4. Ensure that you include a clear call-to-action as part of the white paper, encouraging customers to contact you for assistance in solving the potential problem that it describes.

5. Make sure the white paper is sufficiently detailed and neutral in the information it provides. Even if a client doesn’t act on the first white paper they read, making it valuable to them helps to build your relationship with them.

Newsletter templates

Newsletter.jpgCustomers may not convert to a sale immediately; it may take months or even years. The important thing is to keep them engaged with your messaging during that period, which is why building an email list from your content marketing is so important.

Use this list to keep your customers informed by sending out an email newsletter. You can take advantage of the many tools on the web to create full HTML newsletters packed with pictures and other interactive elements to keep your audience engaged.

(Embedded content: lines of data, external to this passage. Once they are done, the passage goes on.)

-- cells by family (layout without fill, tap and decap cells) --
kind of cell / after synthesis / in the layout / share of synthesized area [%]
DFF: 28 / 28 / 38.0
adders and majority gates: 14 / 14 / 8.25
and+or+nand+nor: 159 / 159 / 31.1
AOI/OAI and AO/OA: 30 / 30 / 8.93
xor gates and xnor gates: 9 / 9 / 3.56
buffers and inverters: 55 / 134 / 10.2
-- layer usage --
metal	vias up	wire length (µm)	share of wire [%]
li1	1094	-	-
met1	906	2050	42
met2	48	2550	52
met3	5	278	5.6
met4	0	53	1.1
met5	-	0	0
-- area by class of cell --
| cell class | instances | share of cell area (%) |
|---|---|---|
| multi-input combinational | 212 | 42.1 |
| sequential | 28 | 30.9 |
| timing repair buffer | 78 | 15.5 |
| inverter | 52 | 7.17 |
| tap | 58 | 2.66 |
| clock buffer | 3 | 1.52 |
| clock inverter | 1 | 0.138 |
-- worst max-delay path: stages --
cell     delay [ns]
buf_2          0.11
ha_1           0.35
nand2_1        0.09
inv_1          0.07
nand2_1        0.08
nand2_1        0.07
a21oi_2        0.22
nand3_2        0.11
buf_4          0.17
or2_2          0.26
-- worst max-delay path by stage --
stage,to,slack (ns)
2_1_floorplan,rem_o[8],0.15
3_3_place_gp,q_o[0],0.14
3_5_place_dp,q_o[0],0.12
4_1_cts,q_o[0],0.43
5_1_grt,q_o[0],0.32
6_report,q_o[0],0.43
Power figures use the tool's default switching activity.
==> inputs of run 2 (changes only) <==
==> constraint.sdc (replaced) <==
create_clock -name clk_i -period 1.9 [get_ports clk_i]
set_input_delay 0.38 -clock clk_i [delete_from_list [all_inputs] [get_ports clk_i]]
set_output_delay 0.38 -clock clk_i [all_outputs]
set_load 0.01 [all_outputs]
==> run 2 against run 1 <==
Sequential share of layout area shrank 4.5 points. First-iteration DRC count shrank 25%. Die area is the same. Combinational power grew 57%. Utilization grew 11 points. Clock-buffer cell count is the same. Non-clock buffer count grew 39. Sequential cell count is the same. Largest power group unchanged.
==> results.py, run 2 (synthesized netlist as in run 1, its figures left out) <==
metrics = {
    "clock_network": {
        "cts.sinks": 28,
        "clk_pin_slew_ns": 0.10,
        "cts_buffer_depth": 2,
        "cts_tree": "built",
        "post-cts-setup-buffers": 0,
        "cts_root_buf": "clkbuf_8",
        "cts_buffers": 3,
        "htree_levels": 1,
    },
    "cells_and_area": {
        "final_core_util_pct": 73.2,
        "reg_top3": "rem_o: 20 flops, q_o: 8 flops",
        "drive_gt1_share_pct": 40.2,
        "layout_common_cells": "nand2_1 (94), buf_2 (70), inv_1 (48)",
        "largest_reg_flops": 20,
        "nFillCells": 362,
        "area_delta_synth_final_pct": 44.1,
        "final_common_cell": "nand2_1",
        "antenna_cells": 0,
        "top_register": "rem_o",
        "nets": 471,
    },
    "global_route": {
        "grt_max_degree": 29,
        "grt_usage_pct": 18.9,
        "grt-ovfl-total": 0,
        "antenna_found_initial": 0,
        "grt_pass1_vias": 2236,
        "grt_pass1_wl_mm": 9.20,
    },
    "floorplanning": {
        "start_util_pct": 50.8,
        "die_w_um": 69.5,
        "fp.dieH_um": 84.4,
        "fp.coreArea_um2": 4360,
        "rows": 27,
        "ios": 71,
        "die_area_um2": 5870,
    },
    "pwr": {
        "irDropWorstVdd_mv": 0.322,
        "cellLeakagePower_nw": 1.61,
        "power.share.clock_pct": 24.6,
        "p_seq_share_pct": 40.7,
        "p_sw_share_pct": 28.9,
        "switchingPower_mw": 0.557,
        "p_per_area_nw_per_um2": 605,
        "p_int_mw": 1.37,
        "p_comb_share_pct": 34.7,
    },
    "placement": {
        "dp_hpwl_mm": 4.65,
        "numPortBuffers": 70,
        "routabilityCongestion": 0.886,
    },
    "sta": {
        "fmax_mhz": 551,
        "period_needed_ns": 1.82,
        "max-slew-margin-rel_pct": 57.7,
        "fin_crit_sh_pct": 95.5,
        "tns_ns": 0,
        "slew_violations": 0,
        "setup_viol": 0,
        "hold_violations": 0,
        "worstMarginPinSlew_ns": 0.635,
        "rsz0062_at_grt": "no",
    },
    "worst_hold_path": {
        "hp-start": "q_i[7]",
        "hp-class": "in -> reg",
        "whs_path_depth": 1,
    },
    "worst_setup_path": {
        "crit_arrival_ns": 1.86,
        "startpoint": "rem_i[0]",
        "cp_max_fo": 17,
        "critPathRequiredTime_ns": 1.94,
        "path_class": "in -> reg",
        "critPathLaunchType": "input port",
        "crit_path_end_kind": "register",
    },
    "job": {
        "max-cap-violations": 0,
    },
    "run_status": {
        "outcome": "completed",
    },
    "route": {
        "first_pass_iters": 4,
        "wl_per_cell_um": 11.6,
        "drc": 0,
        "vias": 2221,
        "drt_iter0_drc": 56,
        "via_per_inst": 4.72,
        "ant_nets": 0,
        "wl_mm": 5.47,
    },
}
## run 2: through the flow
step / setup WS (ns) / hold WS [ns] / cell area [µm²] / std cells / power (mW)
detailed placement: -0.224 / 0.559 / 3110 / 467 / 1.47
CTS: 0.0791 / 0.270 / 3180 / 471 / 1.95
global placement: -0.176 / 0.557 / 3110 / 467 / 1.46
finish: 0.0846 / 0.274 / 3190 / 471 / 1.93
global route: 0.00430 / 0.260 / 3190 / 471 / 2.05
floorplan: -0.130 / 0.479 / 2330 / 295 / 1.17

There are even free and paid newsletter templates available online to save your content team the trouble of designing their own. Here are some sources:

Microsoft Office

Microsoft has several free templates available online for both MS Word and Publisher. These are all provided free of charge.

Campaign Monitor

This site offers customizable email newsletter templates along with a tool to create your own. Campaign Monitor also offers a mailing list distribution service to send out your email newsletter for you. Pricing is flexible.

Mailchimp

Mailchimp is another email campaign management services that offers free newsletter templates and a design tool. It also includes a handy online guide that will help step you through the process of creating HTML email newsletters.

Powered Templates

Geared towards print, these newsletter templates can be downloaded in formats including Microsoft Word and Adobe Illustrator.

Inkd

Inkd is a subscription-based website that offers templates for newsletters and other marketing communications. Some templates are free with a subscription while others require an additional fee. You can also purchase templates individually without a subscription.

Winning at marketing with solid content

A successful content marketing campaign can engage and win over potential customers in ways that conventional hard sell techniques never could. Plan your content marketing strategy properly from the ground up, invest in high-quality content, and commit to a long-term campaign that produces a dynamic, constantly evolving base of copy. The results may not be immediate, but if you write it, they will come.